I assume you mean "is an iterator valid," that it hasn't been invalidated due to changes to the container (e.g., inserting/erasing to/from a vector). In that case, no, you cannot determine if an iterator is (safely) dereferencable.

我假设你的意思是“迭代器有效”，它没有因容器的变化而失效（例如，向/从向量插入/擦除）。在那种情况下，不，您无法确定迭代器是否（安全地）可取消引用。

As jdehaan said, if the iterator wasn't invalidated and points into a container, you can check by comparing it to container.end().

正如 jdehaan 所说，如果迭代器没有失效并指向容器，您可以通过将其与container.end().

Note, however, that if the iterator is singular-- because it wasn't initialized or it became invalid after a mutating operation on the container (vector's iterators are invalidated when you increase the vector's capacity, for example) -- the only operation that you are allowed to perform on it is assignment.
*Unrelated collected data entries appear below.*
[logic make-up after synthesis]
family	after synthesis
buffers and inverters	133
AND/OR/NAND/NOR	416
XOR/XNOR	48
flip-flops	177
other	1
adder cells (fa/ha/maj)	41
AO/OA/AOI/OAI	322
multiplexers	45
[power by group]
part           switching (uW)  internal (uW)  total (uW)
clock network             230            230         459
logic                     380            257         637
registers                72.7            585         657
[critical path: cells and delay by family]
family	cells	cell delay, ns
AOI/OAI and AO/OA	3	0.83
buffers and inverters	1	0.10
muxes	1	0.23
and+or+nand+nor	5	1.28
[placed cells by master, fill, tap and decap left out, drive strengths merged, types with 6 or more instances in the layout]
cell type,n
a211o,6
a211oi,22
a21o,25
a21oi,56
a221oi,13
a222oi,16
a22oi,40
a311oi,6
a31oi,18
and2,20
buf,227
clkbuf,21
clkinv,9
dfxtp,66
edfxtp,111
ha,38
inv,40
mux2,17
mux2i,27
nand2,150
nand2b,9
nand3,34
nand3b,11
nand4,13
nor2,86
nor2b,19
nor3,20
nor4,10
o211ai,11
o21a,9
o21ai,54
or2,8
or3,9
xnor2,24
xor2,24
Context: an optimization exercise on an open-source flow, tuned for small area, a short achievable clock period and few clock cycles per item. The choices shown serve that exercise and are no tape-out recipe. Only simulation tests tie the RTL to the original design; equivalence was not proved.

===== flow/config.mk =====
export PLATFORM = sky130hd
export DESIGN_NAME = spn_core
export DESIGN_NICKNAME = spn_core
export VERILOG_FILES = /design/flow/design.v
export SDC_FILE = /design/flow/constraint.sdc
export NUM_CORES = 8
export LEC_CHECK = 0
export ABC_AREA = 1
export CAP_MARGIN = 30
export CELL_PAD_IN_SITES_DETAIL_PLACEMENT = 1
export CELL_PAD_IN_SITES_GLOBAL_PLACEMENT = 2
export CORE_MARGIN = 2
export CORE_UTILIZATION = 30
export PLACE_DENSITY = 0.72
export SLEW_MARGIN = 30

===== flow/constraint.sdc =====
create_clock -name core_clock -period 13.0 [get_ports {clk}]
set_input_delay 2.6000 -clock core_clock [delete_from_list [all_inputs] [get_ports {clk}]]
set_output_delay 2.6000 -clock core_clock [all_outputs]
set_load 0.01 [all_outputs]
This is an optimization exercise on Yosys and OpenROAD, whose aim is small area and a short achievable clock period, not a production implementation. Function was checked by simulation only, so behaviour that the tests miss may differ from the original. Power and IR drop assume default switching activity.

### flow/run.sh
#!/bin/bash
# synth_recipe.tcl (not shown) runs the flow's synth.tcl, then flattens the netlist and writes it again
# the make line also repeats each setting of config.mk as NAME=value (left out here)
make -C /OpenROAD-flow-scripts/flow DESIGN_CONFIG=/design/flow/config.mk WORK_HOME=/design/flow/orfs CLKGATE_MAP_FILE= SYNTH_SCRIPT=/design/flow/synth_recipe.tcl finish
### flow/design.v
module wiz_pixel_decoder #(
    parameter N           = 64,
    parameter FRAME_BYTES = 6 * N,
    parameter [7:0] ACK_BYTE = 8'h06
) (
    input  wire                 clk,
    input  wire                 rst,
    input  wire                 rx_valid,
    input  wire [7:0]           rx_data,
    output wire                 rx_ready,
    output wire                 tx_valid,
    output wire [7:0]           tx_data,
    input  wire                 tx_ready,
    output wire                 disp_start,
    input  wire                 disp_done,
    input  wire [$clog2(N)-1:0] s1_raddr,
    input  wire [$clog2(N)-1:0] s2_raddr,
    output reg  [23:0]          s1_rdata,
    output reg  [23:0]          s2_rdata
);
    localparam CNT_W = $clog2(FRAME_BYTES);
    localparam SB    = 8 * FRAME_BYTES;
    reg             rdy;
    reg             dst;
    reg             wt;
    reg             tv;
    reg [CNT_W-1:0] cnt;       
    reg             last;      
    wire rx_fire = rx_valid && rdy;
    always @(posedge clk) begin
        if (rst) begin
            rdy  <= 1'b1;
            dst  <= 1'b0;
            wt   <= 1'b0;
            tv   <= 1'b0;
            cnt  <= {CNT_W{1'b0}};
            last <= 1'b0;
        end else begin
            dst <= rx_fire && last;
            if (rx_fire) begin
                cnt  <= cnt + 1'b1;
                last <= (cnt == FRAME_BYTES - 2);
                if (last) rdy <= 1'b0;
            end
            if (dst) wt <= 1'b1;
            if (wt && disp_done) begin
                wt <= 1'b0;
                tv <= 1'b1;
            end
            if (tv && tx_ready) begin
                tv   <= 1'b0;
                rdy  <= 1'b1;
                cnt  <= {CNT_W{1'b0}};
                last <= 1'b0;
            end
        end
    end
    assign rx_ready   = rdy;
    assign disp_start = dst;
    assign tx_valid   = tv;
    assign tx_data    = ACK_BYTE;
    reg          sh_en;
    reg [7:0]    sh_d;
    reg [SB-1:0] fb;
    always @(posedge clk) begin
        sh_en <= rx_fire;
        sh_d  <= rx_data;
        if (sh_en)
            fb <= {fb[SB-9:0], sh_d};
    end
    wire [24*N-1:0] strip1 = fb[SB-1 -: 24*N];
    wire [24*N-1:0] strip2 = fb[SB-1-24*N -: 24*N];
    wire [N-1:0] sel1, sel2;
    genvar gi, gb;
    generate
        for (gi = 0; gi < N; gi = gi + 1) begin : g_dec
            assign sel1[gi] = (s1_raddr != gi);
            assign sel2[gi] = (s2_raddr != gi);
        end
    endgenerate
    wire [23:0] rd1, rd2;
    generate
        for (gb = 0; gb < 24; gb = gb + 1) begin : g_bit
            wire [N-1:0] col1, col2;
            for (gi = 0; gi < N; gi = gi + 1) begin : g_col
                assign col1[gi] = strip1[24*(N-1-gi) + gb];
                assign col2[gi] = strip2[24*(N-1-gi) + gb];
            end
            wpd_sel64 u_m1 (.sel(sel1), .d(col1), .y(rd1[gb]));
            wpd_sel64 u_m2 (.sel(sel2), .d(col2), .y(rd2[gb]));
        end
    endgenerate
    always @(posedge clk) begin
        s1_rdata <= rd1;
        s2_rdata <= rd2;
    end
endmodule
From an optimization exercise on the open Yosys and OpenROAD flow, aimed at small area, a short achievable clock period and few clock cycles per item; shortcuts taken in it are not production practice.
Function was checked by simulation only, so behaviour that the tests miss may differ from the original.
No activity file was given, so power comes from the tool's default toggle rates.

==> flow/design.v <==
module ssaf_chdec (
    input  wire        clk,
    input  wire        rst,         
    input  wire        cmd_valid,
    output wire        cmd_ready,
    input  wire [31:0] cmd_s,
    input  wire [31:0] cmd_d,
    input  wire        k_valid,
    output wire        k_ready,
    input  wire [5:0]  k_data,
    input  wire        d_valid,
    output wire        d_ready,
    input  wire [31:0] d_off,
    input  wire [31:0] d_len,
    input  wire        in_valid,
    output wire        in_ready,
    input  wire [31:0] in_data,
    output reg         out_valid,
    input  wire        out_ready,
    output reg  [31:0] out_data,
    output reg         out_last
);
    localparam ST_IDLE  = 3'd0;
    localparam ST_STEP  = 3'd1;
    localparam ST_DESC  = 3'd2;
    localparam ST_K     = 3'd3;
    localparam ST_UNARY = 3'd4;
    localparam ST_REM   = 3'd5;
    reg [2:0]  state;
    reg [31:0] s_left;       
    reg [31:0] d_left;       
    reg [31:0] pos;          
    reg [11:0] cidx;         
    reg        have_desc;
    reg [31:0] cur_off;
    reg [31:0] cur_len;
    reg [5:0]  k;
    reg [5:0]  remcnt;
    reg [31:0] z;
    reg [31:0] bitbuf;
    reg [5:0]  bitcnt;
    reg [1:0]  idx;          
    reg [31:0] y1;           
    reg [31:0] y2;           
    wire bit_in   = bitbuf[31];
    wire bit_av   = (bitcnt != 6'd0);
    wire out_free = !out_valid || out_ready;
    assign cmd_ready = (state == ST_IDLE);
    assign k_ready   = (state == ST_K);
    assign d_ready   = (state == ST_DESC);
    assign in_ready  = ((state == ST_UNARY) || (state == ST_REM)) && !bit_av;
    wire [31:0] z_rem  = {z[30:0], bit_in};
    reg  [31:0] zfin;
    reg         emit_zero;
    always @(*) begin
        if (state == ST_UNARY)
            zfin = z;
        else
            zfin = z_rem;
    end
    wire [31:0] resid = emit_zero ? 32'd0 : ((zfin >> 1) ^ {32{zfin[0]}});
    wire [31:0] pred  = {y1[30:0], 1'b0} - y2;
    wire [31:0] sum   = pred + resid;
    wire [31:0] ynew  = (idx < 2'd2) ? resid : {{16{sum[15]}}, sum[15:0]};
    wire at_run    = have_desc && (pos == cur_off);
    wire rice_done = bit_av && (((state == ST_UNARY) && !bit_in && (k == 6'd0)) ||
                                ((state == ST_REM) && (remcnt == 6'd1)));
    wire zero_go   = (state == ST_STEP) && at_run && (cur_len != 32'd0);
    wire emit      = out_free && (rice_done || zero_go);
    always @(*) emit_zero = (state == ST_STEP);
    always @(posedge clk) begin
        if (rst) begin
            state     <= ST_IDLE;
            out_valid <= 1'b0;
            bitcnt    <= 6'd0;
            have_desc <= 1'b0;
        end else begin
            if (out_valid && out_ready)
                out_valid <= 1'b0;
            if (emit) begin
                out_valid <= 1'b1;
                out_data  <= ynew;
                out_last  <= (s_left == 32'd1);
                s_left    <= s_left - 32'd1;
                pos       <= pos + 32'd1;
                y2        <= y1;
                y1        <= ynew;
                if (idx != 2'd2)
                    idx <= idx + 2'd1;
            end
            case (state)
            ST_IDLE: begin
                if (cmd_valid) begin
                    s_left    <= cmd_s;
                    d_left    <= cmd_d;
                    pos       <= 32'd0;
                    cidx      <= 12'd0;
                    idx       <= 2'd0;
                    have_desc <= 1'b0;
                    bitcnt    <= 6'd0;    
                    state     <= ST_STEP;
                end
            end
            ST_STEP: begin
                if (!have_desc && (d_left != 32'd0)) begin
                    state <= ST_DESC;
                end else if (at_run) begin
                    if (cur_len == 32'd0) begin
                        have_desc <= 1'b0;
                    end else if (out_free) begin
                        cur_len <= cur_len - 32'd1;
                        cur_off <= cur_off + 32'd1;
                        if (cur_len == 32'd1)
                            have_desc <= 1'b0;
                    end
                end else if (s_left == 32'd0) begin
                    state <= ST_IDLE;
                end else begin
                    z <= 32'd0;
                    if (cidx == 12'd0)
                        state <= ST_K;
                    else
                        state <= ST_UNARY;
                end
            end
            ST_DESC: begin
                if (d_valid) begin
                    cur_off   <= d_off;
                    cur_len   <= d_len;
                    have_desc <= 1'b1;
                    d_left    <= d_left - 32'd1;
                    state     <= ST_STEP;
                end
            end
            ST_K: begin
                if (k_valid) begin
                    k     <= k_data;
                    state <= ST_UNARY;
                end
            end
            ST_UNARY: begin
                if (!bit_av) begin
                    if (in_valid) begin
                        bitbuf <= in_data;
                        bitcnt <= 6'd32;
                    end
                end else if (bit_in) begin
                    z      <= z + 32'd1;
                    bitbuf <= {bitbuf[30:0], 1'b0};
                    bitcnt <= bitcnt - 6'd1;
                end else if (k != 6'd0) begin
                    remcnt <= k;
                    bitbuf <= {bitbuf[30:0], 1'b0};
                    bitcnt <= bitcnt - 6'd1;
                    state  <= ST_REM;
                end else if (emit) begin
                    bitbuf <= {bitbuf[30:0], 1'b0};
                    bitcnt <= bitcnt - 6'd1;
                    cidx   <= cidx + 12'd1;
                    state  <= ST_STEP;
                end
            end
            ST_REM: begin
                if (!bit_av) begin
                    if (in_valid) begin
                        bitbuf <= in_data;
                        bitcnt <= 6'd32;
                    end
                end else if (remcnt != 6'd1) begin
                    z      <= z_rem;
                    remcnt <= remcnt - 6'd1;
                    bitbuf <= {bitbuf[30:0], 1'b0};
                    bitcnt <= bitcnt - 6'd1;
                end else if (emit) begin
                    bitbuf <= {bitbuf[30:0], 1'b0};
                    bitcnt <= bitcnt - 6'd1;
                    cidx   <= cidx + 12'd1;
                    state  <= ST_STEP;
                end
            end
            default: state <= ST_IDLE;
            endcase
        end
    end
endmodule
In other words, you can't check whether an iterator is singular or not.

但是请注意，如果迭代器是单数的——因为它没有被初始化或者在容器上的变异操作之后它变得无效（例如，当你增加向量的容量时，向量的迭代器会失效）——唯一的操作你被允许执行它是分配。换句话说，您无法检查迭代器是否为单数。

std::vector<int>::iterator iter = vec.begin();
vec.resize(vec.capacity() + 1);
// iter is now singular, you may only perform assignment on it,
// there is no way in general to determine whether it is singular or not

Non-portable answer: Yes - in Visual Studio

不可移植的答案：是 - 在 Visual Studio 中

Visual Studio's STL iterators have a "debugging" mode which do exactly this. You wouldn't want to enable this in ship builds (there is overhead) but useful in checked builds.

Visual Studio 的 STL 迭代器有一个“调试”模式，可以做到这一点。您不想在船舶构建中启用它（有开销），但在检查构建中很有用。

Read about it on VC10 here(this system can and in fact does change every release, so find the docs specific to your version).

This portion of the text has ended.